Madende ölenler bu ülkenin aynı kaderi paylaşan milyonlarından 13’üdür. Onlar tarımda yaşanan yıkım sonrası itildikleri yoksulluk sonucu madenlerde asgari ücrete, sigortasız, güvencesiz çalışmak zorunda bırakılanlardır. Toprak altında kalanlar Başbakan’ın “gözünüzü toprak doyursun” diyerek azarladığı köylülerdir.
Aynı patrona ait madende dört yılda üçüncü kez patlama yaşanmasının başlıca sorumlusu AKP iktidarıdır. Erhan Ortaköylü’ye ait madende 2006 yılında yaşanan katliamın ardından “Bunlar madenciliğin tabiatı icabıdır” diyen Bakan Hilmi Güler ve bu zihniyeti taşıyan partisi iş cinayetlerin sorumlusudur. Zira unutulmamalıdır ki, o tarihte de “grizuya karşı korumalı olmadığı” tespit edilen ocağın çalışmasına göz yumulduğu anlaşılmıştır.
AKP hükümetinin bu tavrı patronların kar hırsıyla iş güvenliği önlemlerini azaltmalarını tabii hale getirmiş ve aynı patronun madenlerinde bugüne kadar iki işçi daha yaşamını yitirmiştir. Diğer maden patronları da AKP hükümetinden aldıkları cesaretle işçilerin canını yok saymışlardır. Aralık ayında Bursa’da yaşanan katliamda da madenin defalarca uyarı almasına rağmen faaliyetlerini sürdürdüğü ortaya çıkmıştır. Bu yüzden AKP hükümetinin tavrı basitçe “sorumsuzluk veya seyirci kalmak” olarak nitelendirilemez. Hükümet maden işletmesi kılığındaki cinayet şebekelerine yardım ve yataklık etmektedir.

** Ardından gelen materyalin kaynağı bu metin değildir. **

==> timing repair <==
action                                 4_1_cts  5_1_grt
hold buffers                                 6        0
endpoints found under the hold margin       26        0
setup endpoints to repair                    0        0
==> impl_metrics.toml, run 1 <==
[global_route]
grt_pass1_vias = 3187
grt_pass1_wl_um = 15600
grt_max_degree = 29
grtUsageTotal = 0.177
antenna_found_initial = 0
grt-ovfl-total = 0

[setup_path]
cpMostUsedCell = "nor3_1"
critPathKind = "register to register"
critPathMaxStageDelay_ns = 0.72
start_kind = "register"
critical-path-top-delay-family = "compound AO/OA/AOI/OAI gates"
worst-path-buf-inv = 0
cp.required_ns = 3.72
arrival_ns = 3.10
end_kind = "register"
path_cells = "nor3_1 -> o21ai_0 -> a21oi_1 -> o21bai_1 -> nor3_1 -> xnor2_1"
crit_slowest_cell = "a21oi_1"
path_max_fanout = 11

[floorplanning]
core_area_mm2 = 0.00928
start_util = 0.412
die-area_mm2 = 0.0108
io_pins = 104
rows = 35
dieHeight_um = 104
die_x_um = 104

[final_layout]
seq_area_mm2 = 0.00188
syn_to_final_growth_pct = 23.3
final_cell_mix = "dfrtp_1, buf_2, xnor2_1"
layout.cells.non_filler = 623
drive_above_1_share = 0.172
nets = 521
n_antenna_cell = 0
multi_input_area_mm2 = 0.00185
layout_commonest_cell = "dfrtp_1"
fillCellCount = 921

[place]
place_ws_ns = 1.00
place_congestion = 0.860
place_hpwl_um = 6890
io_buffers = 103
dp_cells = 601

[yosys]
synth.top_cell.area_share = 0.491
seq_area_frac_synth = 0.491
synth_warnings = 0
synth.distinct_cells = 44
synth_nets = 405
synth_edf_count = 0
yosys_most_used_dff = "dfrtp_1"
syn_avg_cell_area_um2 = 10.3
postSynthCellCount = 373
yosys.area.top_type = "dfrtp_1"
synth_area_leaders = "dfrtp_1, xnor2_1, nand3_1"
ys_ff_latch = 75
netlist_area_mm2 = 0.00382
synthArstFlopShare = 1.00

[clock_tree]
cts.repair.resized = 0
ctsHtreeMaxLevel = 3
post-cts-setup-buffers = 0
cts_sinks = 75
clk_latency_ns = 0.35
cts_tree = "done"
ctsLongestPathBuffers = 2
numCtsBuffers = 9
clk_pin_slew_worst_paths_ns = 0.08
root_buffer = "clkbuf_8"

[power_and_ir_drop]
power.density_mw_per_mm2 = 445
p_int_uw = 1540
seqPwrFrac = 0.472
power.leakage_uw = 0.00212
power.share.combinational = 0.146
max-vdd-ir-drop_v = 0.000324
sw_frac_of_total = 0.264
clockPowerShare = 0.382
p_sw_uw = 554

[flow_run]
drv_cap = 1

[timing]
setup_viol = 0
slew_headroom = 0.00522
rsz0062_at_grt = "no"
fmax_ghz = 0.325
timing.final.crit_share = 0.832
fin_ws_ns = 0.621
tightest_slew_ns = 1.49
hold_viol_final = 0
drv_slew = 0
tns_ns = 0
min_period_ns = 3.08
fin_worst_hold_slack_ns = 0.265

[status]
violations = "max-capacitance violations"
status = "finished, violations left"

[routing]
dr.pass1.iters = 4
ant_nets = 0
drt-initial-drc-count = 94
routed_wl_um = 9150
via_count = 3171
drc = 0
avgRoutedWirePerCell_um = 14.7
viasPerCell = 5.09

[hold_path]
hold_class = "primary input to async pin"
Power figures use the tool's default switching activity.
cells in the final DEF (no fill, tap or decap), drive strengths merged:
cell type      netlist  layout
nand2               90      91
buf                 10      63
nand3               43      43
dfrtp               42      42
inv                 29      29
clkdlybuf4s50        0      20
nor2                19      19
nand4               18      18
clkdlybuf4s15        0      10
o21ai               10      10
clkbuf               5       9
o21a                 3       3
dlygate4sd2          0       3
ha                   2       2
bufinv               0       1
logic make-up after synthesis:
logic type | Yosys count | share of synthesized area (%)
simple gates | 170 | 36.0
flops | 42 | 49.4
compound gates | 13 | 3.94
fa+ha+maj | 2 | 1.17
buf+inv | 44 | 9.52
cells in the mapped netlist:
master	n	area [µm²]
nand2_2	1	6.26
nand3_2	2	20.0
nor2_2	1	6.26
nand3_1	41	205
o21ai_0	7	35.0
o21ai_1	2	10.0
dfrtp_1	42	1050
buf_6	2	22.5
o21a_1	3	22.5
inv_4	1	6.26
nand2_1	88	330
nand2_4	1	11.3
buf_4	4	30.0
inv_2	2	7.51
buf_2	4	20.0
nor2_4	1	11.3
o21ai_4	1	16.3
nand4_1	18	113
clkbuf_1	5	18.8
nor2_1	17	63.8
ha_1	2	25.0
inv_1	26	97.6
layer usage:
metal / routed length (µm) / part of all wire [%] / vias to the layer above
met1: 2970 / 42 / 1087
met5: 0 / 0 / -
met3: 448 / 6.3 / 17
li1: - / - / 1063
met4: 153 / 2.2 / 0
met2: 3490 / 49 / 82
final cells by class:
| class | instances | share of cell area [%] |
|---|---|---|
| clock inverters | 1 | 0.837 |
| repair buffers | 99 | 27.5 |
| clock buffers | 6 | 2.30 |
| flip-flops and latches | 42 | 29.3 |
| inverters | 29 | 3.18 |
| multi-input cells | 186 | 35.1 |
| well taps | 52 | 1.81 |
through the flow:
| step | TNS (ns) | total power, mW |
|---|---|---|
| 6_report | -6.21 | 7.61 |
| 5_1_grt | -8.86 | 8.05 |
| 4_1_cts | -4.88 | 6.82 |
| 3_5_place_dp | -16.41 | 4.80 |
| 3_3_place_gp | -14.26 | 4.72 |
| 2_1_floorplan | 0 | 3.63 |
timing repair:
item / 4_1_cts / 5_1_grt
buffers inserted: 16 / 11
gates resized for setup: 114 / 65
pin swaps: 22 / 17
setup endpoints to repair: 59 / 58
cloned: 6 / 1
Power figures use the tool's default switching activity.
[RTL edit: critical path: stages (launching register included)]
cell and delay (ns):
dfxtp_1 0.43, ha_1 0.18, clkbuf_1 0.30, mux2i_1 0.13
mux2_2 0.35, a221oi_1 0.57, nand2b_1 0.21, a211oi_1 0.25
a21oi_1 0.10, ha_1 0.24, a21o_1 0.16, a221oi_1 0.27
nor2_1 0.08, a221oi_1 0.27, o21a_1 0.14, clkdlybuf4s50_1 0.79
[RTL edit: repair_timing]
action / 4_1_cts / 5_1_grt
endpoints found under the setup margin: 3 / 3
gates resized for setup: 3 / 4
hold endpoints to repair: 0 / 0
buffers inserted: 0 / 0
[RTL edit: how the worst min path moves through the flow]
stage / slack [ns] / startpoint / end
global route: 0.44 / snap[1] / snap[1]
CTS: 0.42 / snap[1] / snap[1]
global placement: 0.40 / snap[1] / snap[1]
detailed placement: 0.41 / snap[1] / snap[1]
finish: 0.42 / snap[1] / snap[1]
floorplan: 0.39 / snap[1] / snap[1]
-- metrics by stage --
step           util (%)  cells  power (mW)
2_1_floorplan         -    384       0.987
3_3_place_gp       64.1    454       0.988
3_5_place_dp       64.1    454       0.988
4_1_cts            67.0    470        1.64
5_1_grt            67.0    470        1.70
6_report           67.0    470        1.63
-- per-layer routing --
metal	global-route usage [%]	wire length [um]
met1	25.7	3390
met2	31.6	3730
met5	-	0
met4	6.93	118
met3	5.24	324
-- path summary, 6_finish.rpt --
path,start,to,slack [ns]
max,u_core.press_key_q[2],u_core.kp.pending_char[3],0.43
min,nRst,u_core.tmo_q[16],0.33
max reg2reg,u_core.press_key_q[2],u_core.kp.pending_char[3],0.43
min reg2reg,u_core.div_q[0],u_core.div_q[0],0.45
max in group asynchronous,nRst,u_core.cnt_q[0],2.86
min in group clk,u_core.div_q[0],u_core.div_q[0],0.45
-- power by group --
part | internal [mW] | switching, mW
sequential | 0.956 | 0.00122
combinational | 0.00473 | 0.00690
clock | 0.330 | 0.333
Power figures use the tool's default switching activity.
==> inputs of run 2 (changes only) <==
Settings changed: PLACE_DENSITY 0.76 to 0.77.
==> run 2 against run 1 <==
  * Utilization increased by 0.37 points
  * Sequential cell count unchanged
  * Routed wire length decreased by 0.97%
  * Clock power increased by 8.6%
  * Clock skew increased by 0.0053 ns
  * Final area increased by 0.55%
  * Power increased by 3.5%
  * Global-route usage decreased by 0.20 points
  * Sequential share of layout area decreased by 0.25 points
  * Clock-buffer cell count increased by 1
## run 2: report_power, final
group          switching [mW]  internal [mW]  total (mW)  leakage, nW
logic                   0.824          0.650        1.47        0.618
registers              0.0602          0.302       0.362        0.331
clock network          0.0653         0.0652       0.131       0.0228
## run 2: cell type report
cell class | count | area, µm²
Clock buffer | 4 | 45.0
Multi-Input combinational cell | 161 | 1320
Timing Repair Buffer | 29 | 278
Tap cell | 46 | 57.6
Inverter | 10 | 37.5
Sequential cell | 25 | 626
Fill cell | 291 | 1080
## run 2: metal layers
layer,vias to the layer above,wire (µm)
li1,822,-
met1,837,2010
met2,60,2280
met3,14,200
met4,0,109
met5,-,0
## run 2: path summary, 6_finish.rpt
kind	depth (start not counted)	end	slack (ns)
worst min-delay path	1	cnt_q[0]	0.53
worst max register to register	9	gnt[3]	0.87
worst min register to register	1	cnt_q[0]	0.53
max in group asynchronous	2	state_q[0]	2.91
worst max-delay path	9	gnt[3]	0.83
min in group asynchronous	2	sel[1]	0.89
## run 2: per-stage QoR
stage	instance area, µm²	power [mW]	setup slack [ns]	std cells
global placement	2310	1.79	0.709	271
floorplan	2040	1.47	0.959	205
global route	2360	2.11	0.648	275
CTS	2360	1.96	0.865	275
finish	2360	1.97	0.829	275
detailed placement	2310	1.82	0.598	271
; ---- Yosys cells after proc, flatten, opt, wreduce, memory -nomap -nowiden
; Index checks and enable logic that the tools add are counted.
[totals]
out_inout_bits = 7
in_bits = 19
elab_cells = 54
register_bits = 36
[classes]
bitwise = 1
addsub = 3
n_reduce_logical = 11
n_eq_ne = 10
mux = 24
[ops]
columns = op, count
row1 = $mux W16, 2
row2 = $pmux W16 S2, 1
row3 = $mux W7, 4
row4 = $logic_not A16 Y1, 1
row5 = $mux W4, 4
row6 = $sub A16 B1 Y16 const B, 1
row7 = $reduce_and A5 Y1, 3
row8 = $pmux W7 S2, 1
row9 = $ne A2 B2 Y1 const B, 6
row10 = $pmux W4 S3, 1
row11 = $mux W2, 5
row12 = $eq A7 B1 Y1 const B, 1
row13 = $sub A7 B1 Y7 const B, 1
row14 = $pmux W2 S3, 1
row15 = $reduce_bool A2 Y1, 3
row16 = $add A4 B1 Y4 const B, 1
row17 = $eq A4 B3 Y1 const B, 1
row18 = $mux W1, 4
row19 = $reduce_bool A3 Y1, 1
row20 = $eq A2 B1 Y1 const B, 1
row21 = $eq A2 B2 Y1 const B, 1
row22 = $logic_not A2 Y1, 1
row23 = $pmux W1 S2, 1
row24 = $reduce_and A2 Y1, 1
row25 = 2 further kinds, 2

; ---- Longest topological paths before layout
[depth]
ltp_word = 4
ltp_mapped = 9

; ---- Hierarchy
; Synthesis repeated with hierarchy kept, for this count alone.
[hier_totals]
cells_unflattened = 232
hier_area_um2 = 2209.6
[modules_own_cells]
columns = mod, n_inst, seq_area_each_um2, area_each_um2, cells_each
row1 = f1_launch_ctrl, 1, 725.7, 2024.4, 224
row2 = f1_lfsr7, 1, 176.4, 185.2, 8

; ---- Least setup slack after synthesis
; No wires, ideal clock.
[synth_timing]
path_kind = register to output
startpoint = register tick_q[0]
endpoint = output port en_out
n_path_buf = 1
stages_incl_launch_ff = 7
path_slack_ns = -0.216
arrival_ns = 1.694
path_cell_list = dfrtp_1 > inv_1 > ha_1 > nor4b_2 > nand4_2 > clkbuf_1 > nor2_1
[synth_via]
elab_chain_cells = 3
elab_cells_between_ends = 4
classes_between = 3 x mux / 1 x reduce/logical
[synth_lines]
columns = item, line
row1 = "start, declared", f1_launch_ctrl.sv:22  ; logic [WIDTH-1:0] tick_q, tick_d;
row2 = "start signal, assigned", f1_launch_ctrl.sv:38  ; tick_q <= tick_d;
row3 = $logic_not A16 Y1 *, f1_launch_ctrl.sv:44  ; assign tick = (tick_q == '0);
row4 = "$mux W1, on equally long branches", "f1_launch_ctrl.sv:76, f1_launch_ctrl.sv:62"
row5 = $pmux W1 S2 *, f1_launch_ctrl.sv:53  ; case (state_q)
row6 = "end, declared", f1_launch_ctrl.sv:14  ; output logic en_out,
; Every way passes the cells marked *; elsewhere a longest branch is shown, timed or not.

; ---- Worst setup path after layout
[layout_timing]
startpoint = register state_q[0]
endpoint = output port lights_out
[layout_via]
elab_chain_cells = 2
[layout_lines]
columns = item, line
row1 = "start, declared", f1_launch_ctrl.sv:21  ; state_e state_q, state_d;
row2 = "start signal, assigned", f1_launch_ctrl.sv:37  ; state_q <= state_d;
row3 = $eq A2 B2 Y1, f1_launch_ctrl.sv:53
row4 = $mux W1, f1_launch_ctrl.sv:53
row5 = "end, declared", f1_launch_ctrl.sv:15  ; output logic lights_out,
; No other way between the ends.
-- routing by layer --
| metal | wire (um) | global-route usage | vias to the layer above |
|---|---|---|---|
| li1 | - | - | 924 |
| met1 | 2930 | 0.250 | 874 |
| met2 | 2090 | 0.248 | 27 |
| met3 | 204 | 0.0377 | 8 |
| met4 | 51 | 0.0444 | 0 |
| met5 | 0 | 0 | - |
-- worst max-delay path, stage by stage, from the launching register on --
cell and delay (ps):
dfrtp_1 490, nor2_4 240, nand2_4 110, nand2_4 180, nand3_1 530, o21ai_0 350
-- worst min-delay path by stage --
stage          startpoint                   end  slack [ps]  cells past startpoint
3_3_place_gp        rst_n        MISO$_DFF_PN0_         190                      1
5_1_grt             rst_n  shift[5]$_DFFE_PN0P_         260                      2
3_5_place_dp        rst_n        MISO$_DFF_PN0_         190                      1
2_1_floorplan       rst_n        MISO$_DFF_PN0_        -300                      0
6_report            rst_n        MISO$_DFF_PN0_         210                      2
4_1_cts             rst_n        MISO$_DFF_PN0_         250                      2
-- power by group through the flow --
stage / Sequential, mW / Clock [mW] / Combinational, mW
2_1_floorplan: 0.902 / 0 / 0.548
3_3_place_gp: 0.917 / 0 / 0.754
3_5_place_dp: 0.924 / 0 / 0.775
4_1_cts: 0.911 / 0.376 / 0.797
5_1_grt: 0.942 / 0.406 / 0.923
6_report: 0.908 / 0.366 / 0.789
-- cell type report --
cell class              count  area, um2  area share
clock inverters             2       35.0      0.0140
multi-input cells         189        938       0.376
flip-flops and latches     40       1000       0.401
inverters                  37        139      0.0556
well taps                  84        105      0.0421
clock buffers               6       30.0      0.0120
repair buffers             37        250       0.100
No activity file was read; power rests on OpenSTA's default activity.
`config.mk`:
```
export PLATFORM = sky130hd
export DESIGN_NAME = stream_demux1_3
export DESIGN_NICKNAME = d
export VERILOG_FILES = /design/src/rtl/stream_pkg.sv /design/src/rtl/skid_buffer.sv /design/src/rtl/stream_demux1_3.sv
export SDC_FILE = /design/constraint.sdc
export NUM_CORES = 1
export LEC_CHECK = 0
export CORE_MARGIN = 2
export CORE_UTILIZATION = 49
export DETAILED_ROUTE_END_ITERATION = 10
export PLACE_DENSITY = 0.86
export SYNTH_ARGS = -nofsm -noshare
export SYNTH_HDL_FRONTEND = slang
export SYNTH_SLANG_ARGS = --single-unit
```
`constraint.sdc`:
```
create_clock -name clk -period 2.85 [get_ports clk]
set_clock_uncertainty 0.2 [all_clocks]
set_input_delay 0.4275 -clock clk [delete_from_list [all_inputs] [get_ports clk]]
set_output_delay 0.4275 -clock clk [all_outputs]
set_load 0.005 [all_outputs]
```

Başbakan, Çalışma ve Sosyal Güvenlik Bakanlığı’nın 20 gün önce madeni denetlediğini söyleyerek cinayetteki sorumluluklarını ört bas etmeye çalışmaktadır. Oysa bu sözler cinayetin suç ortaklığının itirafıdır. Her zamanki gibi denetimler patronların cinayetlerine engel olmamıştır.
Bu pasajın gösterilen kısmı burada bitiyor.